Pharmazeutische Zusammensetzung, die wenigstens eine Verbindung gemäß Anspruch 1 oder 2 oder ein pharmazeutisch akzeptables Säureadditionssalz davon und gegebenenfalls einen zweiten pharmazeutisch aktiven Bestandteil in Kombination mit einem oder mehreren pharmazeutischen akzeptablen Trägern oder Verdünnungsstoffen umfaßt.
Verwendung einer Verbindung gemäß Anspruch 1 oder 2 oder eines Säureadditionssalzes davon und gegebenenfalls eines zweiten pharmazeutisch aktiven Bestandteils zur Herstellung eines Medikaments zur Behandlung einer Störung oder Krankheit, die auf einen Antagonismus von α₁-Adrenozeptoren anspricht.
Verwendung einer Verbindung gemäß Anspruch 1 oder 2 oder eines Säureadditionssalzes davon und gegebenenfalls eines zweiten Mittels mit antipsychotischer Aktivität zur Herstellung eines Medikaments zur Behandlung von Psychose.

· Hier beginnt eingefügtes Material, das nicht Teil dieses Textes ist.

`config.mk`:
```
export PLATFORM = sky130hd
export DESIGN_NAME = insn_framer
export DESIGN_NICKNAME = d
export VERILOG_FILES = /design/src/rtl/ifr_pkg.sv /design/src/rtl/ifr_prefix_class.sv /design/src/rtl/ifr_addr_decode.sv /design/src/rtl/ifr_sequencer.sv /design/src/rtl/ifr_record_reg.sv /design/src/rtl/insn_framer.sv
export SDC_FILE = /design/constraint.sdc
export NUM_CORES = 1
export LEC_CHECK = 0
export BUFFER_PORTS_ARGS = -buffer_cell sky130_fd_sc_hd__buf_2
export CAP_MARGIN = 40
export CORE_ASPECT_RATIO = 0.9
export CORE_MARGIN = 4
export CORE_UTILIZATION = 55
export CTS_CLUSTER_DIAMETER = 60
export CTS_CLUSTER_SIZE = 12
export DETAILED_ROUTE_END_ITERATION = 16
export PLACE_DENSITY_LB_ADDON = 0.08
export SLEW_MARGIN = 20
export SYNTH_ARGS = -nofsm -noshare
export SYNTH_HDL_FRONTEND = slang
export SYNTH_SLANG_ARGS = --single-unit
```
`constraint.sdc`:
```
create_clock -name clk -period 7.6 [get_ports clk]
set_input_delay 0.38 -clock clk [delete_from_list [all_inputs] [get_ports clk]]
set_output_delay 0.38 -clock clk [all_outputs]
set_load 0.02 [all_outputs]
```
`src/rtl/ifr_pkg.sv`:
```
package ifr_pkg;
   localparam int BYTE_W  = 8;
   localparam int FIELD_W = 32;
   localparam int OPC_W   = 3 * BYTE_W;
   localparam int LEN_W   = 4;
   localparam int PCNT_W  = 3;
   localparam int NGRP    = 4;

   typedef enum logic [2:0] {
      PH_PFX, PH_OP2, PH_OP3, PH_MODRM, PH_SIB, PH_DISP, PH_IMM
   } phase_e;

   typedef struct packed {
      logic [LEN_W-1:0]   len;
      logic [PCNT_W-1:0]  pfx_cnt;
      logic [NGRP-1:0]    grp_mask;
      logic [BYTE_W-1:0]  g1_byte;
      logic [BYTE_W-1:0]  g2_byte;
      logic               err;
      logic [1:0]         opc_len;
      logic [OPC_W-1:0]   opcode;
      logic               has_modrm;
      logic [BYTE_W-1:0]  modrm;
      logic               has_sib;
      logic [BYTE_W-1:0]  sib;
      logic [2:0]         disp_len;
      logic [FIELD_W-1:0] disp;
      logic [2:0]         imm_len;
      logic [FIELD_W-1:0] imm;
   } frame_t;

   function automatic logic [2:0] code_to_bytes(input logic [1:0] code);
      return (code == 2'd3) ? 3'd4 : {1'b0, code};
   endfunction
endpackage

```
`src/rtl/ifr_prefix_class.sv`:
```
module ifr_prefix_class
   import ifr_pkg::*;
(
   input  logic [BYTE_W-1:0] byte_in,
   output logic              is_pfx,
   output logic [1:0]        grp
);
   localparam int NCODE = 11;
   localparam logic [BYTE_W-1:0] CODE [NCODE] = '{
      8'hF0, 8'hF2, 8'hF3,
      8'h26, 8'h2E, 8'h36, 8'h3E, 8'h64, 8'h65,
      8'h66, 8'h67
   };
   localparam logic [1:0] GRP [NCODE] = '{
      2'd0, 2'd0, 2'd0,
      2'd1, 2'd1, 2'd1, 2'd1, 2'd1, 2'd1,
      2'd2, 2'd3
   };

   logic [NCODE-1:0] hit;

   for (genvar i = 0; i < NCODE; i++) begin : g_cmp
      assign hit[i] = (byte_in == CODE[i]);
   end

   assign is_pfx = |hit;

   always_comb begin
      grp = 2'd0;
      for (int i = 0; i < NCODE; i++) begin
         if (hit[i]) grp = GRP[i];
      end
   end
endmodule

```
`src/rtl/ifr_addr_decode.sv`:
```
module ifr_addr_decode (
   input  logic [1:0] mode,
   input  logic [2:0] rm,
   input  logic [2:0] base,
   output logic       need_sib,
   output logic [2:0] disp_len
);
   assign need_sib = (mode != 2'd3) && (rm == 3'd4);

   always_comb begin
      unique case (mode)
         2'd1:    disp_len = 3'd1;
         2'd2:    disp_len = 3'd4;
         2'd0: begin
            if (rm == 3'd5)                       disp_len = 3'd4;
            else if (rm == 3'd4 && base == 3'd5)  disp_len = 3'd4;
            else                                  disp_len = 3'd0;
         end
         default: disp_len = 3'd0;
      endcase
   end
endmodule

```
`src/rtl/ifr_sequencer.sv`:
```
module ifr_sequencer
   import ifr_pkg::*;
#(
   parameter int MAX_LEN = 15,
   parameter int MAX_PFX = 4
) (
   input  logic              clk,
   input  logic              rst_n,
   input  logic              accept,
   input  logic [BYTE_W-1:0] din,
   input  logic              hint_modrm,
   input  logic [1:0]        hint_imm_code,
   input  logic              is_pfx,
   input  logic [1:0]        grp,
   input  logic              need_sib,
   input  logic [2:0]        dec_len,
   output logic [1:0]        dec_mod,
   output logic [2:0]        dec_rm,
   output logic [2:0]        dec_base,
   output frame_t            rec,
   output logic              rec_load
);
   phase_e     ph_q, ph_n;
   frame_t     w_q, w_n;
   logic [1:0] idx_q, idx_n;
   logic       done, abort;
   logic       take_final, after_addr, after_disp, go_imm;
   logic [BYTE_W-1:0] dec_modrm;

   assign dec_modrm = (ph_q == PH_MODRM) ? din : w_q.modrm;
   assign dec_mod   = dec_modrm[7:6];
   assign dec_rm    = dec_modrm[2:0];
   assign dec_base  = din[2:0];

   always_comb begin
      w_n        = w_q;
      ph_n       = ph_q;
      idx_n      = idx_q;
      done       = 1'b0;
      abort      = 1'b0;
      take_final = 1'b0;
      after_addr = 1'b0;
      after_disp = 1'b0;
      go_imm     = 1'b0;
      w_n.len    = w_q.len + 1'b1;

      unique case (ph_q)
         PH_PFX: begin
            if (is_pfx) begin
               if (w_q.pfx_cnt == PCNT_W'(MAX_PFX)) begin
                  w_n.err = 1'b1;
                  abort   = 1'b1;
               end else begin
                  w_n.pfx_cnt = w_q.pfx_cnt + 1'b1;
                  if (w_q.grp_mask[grp]) begin
                     w_n.err = 1'b1;
                  end else begin
                     w_n.grp_mask[grp] = 1'b1;
                     if (grp == 2'd0) w_n.g1_byte = din;
                     if (grp == 2'd1) w_n.g2_byte = din;
                  end
               end
            end else begin
               w_n.opcode[7:0] = din;
               w_n.opc_len     = 2'd1;
               if (din == 8'h0F) ph_n = PH_OP2;
               else              take_final = 1'b1;
            end
         end
         PH_OP2: begin
            w_n.opcode[15:8] = din;
            w_n.opc_len      = 2'd2;
            if (din == 8'h38 || din == 8'h3A) ph_n = PH_OP3;
            else                              take_final = 1'b1;
         end
         PH_OP3: begin
            w_n.opcode[23:16] = din;
            w_n.opc_len       = 2'd3;
            take_final        = 1'b1;
         end
         PH_MODRM: begin
            w_n.modrm = din;
            if (need_sib) begin
               w_n.has_sib = 1'b1;
               ph_n        = PH_SIB;
            end else begin
               w_n.disp_len = dec_len;
               after_addr   = 1'b1;
            end
         end
         PH_SIB: begin
            w_n.sib      = din;
            w_n.disp_len = dec_len;
            after_addr   = 1'b1;
         end
         PH_DISP: begin
            w_n.disp[{idx_q, 3'b000} +: BYTE_W] = din;
            idx_n = idx_q + 1'b1;
            if ({1'b0, idx_q} + 3'd1 == w_q.disp_len) after_disp = 1'b1;
         end
         PH_IMM: begin
            w_n.imm[{idx_q, 3'b000} +: BYTE_W] = din;
            idx_n = idx_q + 1'b1;
            if ({1'b0, idx_q} + 3'd1 == w_q.imm_len) done = 1'b1;
         end
         default: ph_n = PH_PFX;
      endcase

      if (take_final) begin
         w_n.has_modrm = hint_modrm;
         w_n.imm_len   = code_to_bytes(hint_imm_code);
         if (hint_modrm) ph_n = PH_MODRM;
         else            go_imm = 1'b1;
      end
      if (after_addr) begin
         if (w_n.disp_len != 3'd0) begin
            ph_n  = PH_DISP;
            idx_n = 2'd0;
         end else begin
            go_imm = 1'b1;
         end
      end
      if (after_disp) go_imm = 1'b1;
      if (go_imm) begin
         if (w_n.imm_len != 3'd0) begin
            ph_n  = PH_IMM;
            idx_n = 2'd0;
         end else begin
            done = 1'b1;
         end
      end

      if (!done && !abort && w_n.len == LEN_W'(MAX_LEN)) begin
         w_n.err = 1'b1;
         abort   = 1'b1;
      end
   end

   assign rec      = w_n;
   assign rec_load = accept && (done || abort);

   always_ff @(posedge clk) begin
      if (!rst_n) begin
         w_q   <= '0;
         ph_q  <= PH_PFX;
         idx_q <= 2'd0;
      end else if (accept) begin
         if (done || abort) begin
            w_q   <= '0;
            ph_q  <= PH_PFX;
            idx_q <= 2'd0;
         end else begin
            w_q   <= w_n;
            ph_q  <= ph_n;
            idx_q <= idx_n;
         end
      end
   end
endmodule

```
`src/rtl/ifr_record_reg.sv`:
```
module ifr_record_reg
   import ifr_pkg::*;
(
   input  logic   clk,
   input  logic   rst_n,
   input  logic   load,
   input  frame_t rec_in,
   input  logic   take,
   output logic   valid,
   output logic   space,
   output frame_t rec_out
);
   assign space = !valid || take;

   always_ff @(posedge clk) begin
      if (!rst_n) begin
         valid   <= 1'b0;
         rec_out <= '0;
      end else if (load) begin
         valid   <= 1'b1;
         rec_out <= rec_in;
      end else if (take) begin
         valid   <= 1'b0;
      end
   end
endmodule

```
`src/rtl/insn_framer.sv`:
```
module insn_framer
   import ifr_pkg::*;
#(
   parameter int MAX_LEN = 15,
   parameter int MAX_PFX = 4
) (
   input  logic        clk,
   input  logic        rst_n,
   input  logic        in_valid,
   input  logic [7:0]  in_data,
   output logic        in_ready,
   input  logic        hint_modrm,
   input  logic [1:0]  hint_imm_code,
   output logic        out_valid,
   input  logic        out_ready,
   output logic [3:0]  out_len,
   output logic        out_err,
   output logic [2:0]  out_pfx_count,
   output logic [3:0]  out_pfx_mask,
   output logic [7:0]  out_g1_byte,
   output logic [7:0]  out_g2_byte,
   output logic [1:0]  out_opc_len,
   output logic [23:0] out_opcode,
   output logic        out_has_modrm,
   output logic [1:0]  out_mod,
   output logic [2:0]  out_reg,
   output logic [2:0]  out_rm,
   output logic        out_has_sib,
   output logic [1:0]  out_scale,
   output logic [2:0]  out_index,
   output logic [2:0]  out_base,
   output logic [2:0]  out_disp_len,
   output logic [31:0] out_disp,
   output logic [2:0]  out_imm_len,
   output logic [31:0] out_imm
);
   if (MAX_LEN < 2 || MAX_LEN > (1 << LEN_W) - 1) begin : g_bad_len
      $error("insn_framer: MAX_LEN out of range");
   end
   if (MAX_PFX < 1 || MAX_PFX >= (1 << PCNT_W) || MAX_PFX >= MAX_LEN) begin : g_bad_pfx
      $error("insn_framer: MAX_PFX out of range");
   end

   logic       accept, is_pfx, need_sib, rec_load;
   logic [1:0] grp, dec_mod;
   logic [2:0] dec_rm, dec_base, dec_len;
   frame_t     rec_n, rec_q;

   assign accept = in_valid && in_ready;

   ifr_prefix_class i_class (
      .byte_in (in_data),
      .is_pfx  (is_pfx),
      .grp     (grp)
   );

   ifr_addr_decode i_addr (
      .mode     (dec_mod),
      .rm       (dec_rm),
      .base     (dec_base),
      .need_sib (need_sib),
      .disp_len (dec_len)
   );

   ifr_sequencer #(.MAX_LEN(MAX_LEN), .MAX_PFX(MAX_PFX)) i_seq (
      .clk           (clk),
      .rst_n         (rst_n),
      .accept        (accept),
      .din           (in_data),
      .hint_modrm    (hint_modrm),
      .hint_imm_code (hint_imm_code),
      .is_pfx        (is_pfx),
      .grp           (grp),
      .need_sib      (need_sib),
      .dec_len       (dec_len),
      .dec_mod       (dec_mod),
      .dec_rm        (dec_rm),
      .dec_base      (dec_base),
      .rec           (rec_n),
      .rec_load      (rec_load)
   );

   ifr_record_reg i_out (
      .clk     (clk),
      .rst_n   (rst_n),
      .load    (rec_load),
      .rec_in  (rec_n),
      .take    (out_ready),
      .valid   (out_valid),
      .space   (in_ready),
      .rec_out (rec_q)
   );

   assign out_len       = rec_q.len;
   assign out_err       = rec_q.err;
   assign out_pfx_count = rec_q.pfx_cnt;
   assign out_pfx_mask  = rec_q.grp_mask;
   assign out_g1_byte   = rec_q.g1_byte;
   assign out_g2_byte   = rec_q.g2_byte;
   assign out_opc_len   = rec_q.opc_len;
   assign out_opcode    = rec_q.opcode;
   assign out_has_modrm = rec_q.has_modrm;
   assign out_mod       = rec_q.modrm[7:6];
   assign out_reg       = rec_q.modrm[5:3];
   assign out_rm        = rec_q.modrm[2:0];
   assign out_has_sib   = rec_q.has_sib;
   assign out_scale     = rec_q.sib[7:6];
   assign out_index     = rec_q.sib[5:3];
   assign out_base      = rec_q.sib[2:0];
   assign out_disp_len  = rec_q.disp_len;
   assign out_disp      = rec_q.disp;
   assign out_imm_len   = rec_q.imm_len;
   assign out_imm       = rec_q.imm;
endmodule

```
==> flow_summary.toml <==
[grt]
grt_pass1_wl_um = 61600
grt_pass1_vias = 10800
grt_usage = 0.285
grt-ovfl-total = 0
antenna_found_initial = 0
grt_max_degree = 100

[pwr]
switching_power_mw = 1.58
seqPwrFrac = 0.406
p_total_mw = 4.39
p_comb_frac = 0.309
p_int_mw = 2.82
pwr_density_cell_nw_per_um2 = 299
clkPwrFrac = 0.285
leakage_nw = 5.87
ir_drop_mv = 0.177
swShare = 0.359

[flow_run]
drv_cap = 0

[die]
start_util = 0.561
core_um2 = 23500
die_w_um = 171
dieHeight_um = 155
row_count = 53
die-area_um2 = 26500
io-pin-count = 159

[logic_synthesis]
syn_avg_cell_area_um2 = 9.19
synth_edf_count = 0
synth_warnings = 0
ys_seq_area_frac = 0.441
async_flop_share = 0
syn_inst = 1433
syn_nets = 1458
ys_seq_elements = 290
synthFlopType = "dfxtp_1"
synth_area_um2 = 13200
yosys.cell_types.count = 79

[timing]
setup_viol = 0
fin_setup_tns_ns = 0
slew_violations = 0
finalClockSkew_ns = 0.0147
hold-worst-slack_ns = 0.166
fin_crit_ns = 4.32
worst_slew_pin_slew_ns = 0.836
max_slew_margin = 0.440
fmaxAchievable_mhz = 232
rsz0062_at_grt = "false"
final_hold_viol_count = 0
finalCritPeriodShare = 0.568

[worst_setup_path]
rr_worst_depth = 9
cp.arrival_ns = 4.75
critPathLaunchType = "register"
path_cells = "and3b_1, mux2i_1, o211a_1, o21ai_1, a21oi_4, buf_4, nor3_2, buf_4, a32o_1"
worstSetupPathType = "register to register"
cp_common_cell = "buf_4"
regToRegSetupSlack_ns = 3.28
slowest_delay_ns = 0.68
critPathBufInv = 2
r2r-end = "i_seq.w_q[104]$_SDFFE_PN0P_"
cp.required_ns = 8.03
end_kind = "register"
crit_family = "compound AO/OA/AOI/OAI gates"
slowest_stage = "mux2i_1"
crit_path_max_fanout = 50
rr_startpoint = "i_seq.ph_q[1]$_SDFFE_PN0P_"

[clock_tree]
numCtsBuffers = 28
clk_transition_reported_paths_ns = 0.06
post_cts_buffers = 0
clockBufferDepth = 3
cts_root_buf = "clkbuf_16"
cts_tree = "yes"
clock_latency_ns = 0.54
hold_buffers = 0
cts_sinks = 290
cts_resized = 0
h-tree-depth = 1

[final_layout]
final_util = 0.626
drive_gt1_frac = 0.184
num_antenna_cells = 0
final_nets = 1507
synthToLayoutAreaGrowth_pct = 11.5
fill_cells = 2064

[route]
viasPerCell = 6.57
vias = 11700
wl_per_cell_um = 21.8
ant_nets = 0
drc = 0
drt_iter0_markers = 1159
firstDrtPassIters = 6
wl_um = 38900

[min_path]
hp-start = "hint_modrm"
min_to = "i_seq.w_q[87]$_SDFFE_PN0P_"
hold_class = "primary input to register"
holdPathStages = 3

[placement]
port-buffer-count = 158
place_congestion = 0.883
dp_hpwl_um = 24800

[status]
status = "completed"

Verbindung gemäß Anspruch 1 oder 2 zur Verwendung in einem Verfahren zur Behandlung einer Störung oder Krankheit, die auf einen Antagonismus von α₁-Adrenozeptoren in einem Säugetier anspricht, welches das Verabreichen einer Verbindung gemäß Anspruch 1 oder 2 oder eines Säureadditionssalzes davon und gegebenenfalls eines zweiten pharmazeutisch aktiven Bestandteils an das Säugetier umfaßt.
Verbindung gemäß Anspruch 1 oder 2 zur Verwendung in einem Verfahren zur Behandlung von Psychose in einem Säugetier, welches das Verabreichen einer Verbindung gemäß Anspruch 1 oder 2 oder eines Säureadditionssalzes davon und gegebenenfalls eines Mittels mit antipsychotischer Aktivität eines Säugetiers umfaßt.
Verwendung einer Verbindung gemäß Anspruch 1 oder 2 oder eines Säureadditionssalzes davon zur Herstellung einer radiomarkierten Verbindung der Formel (I).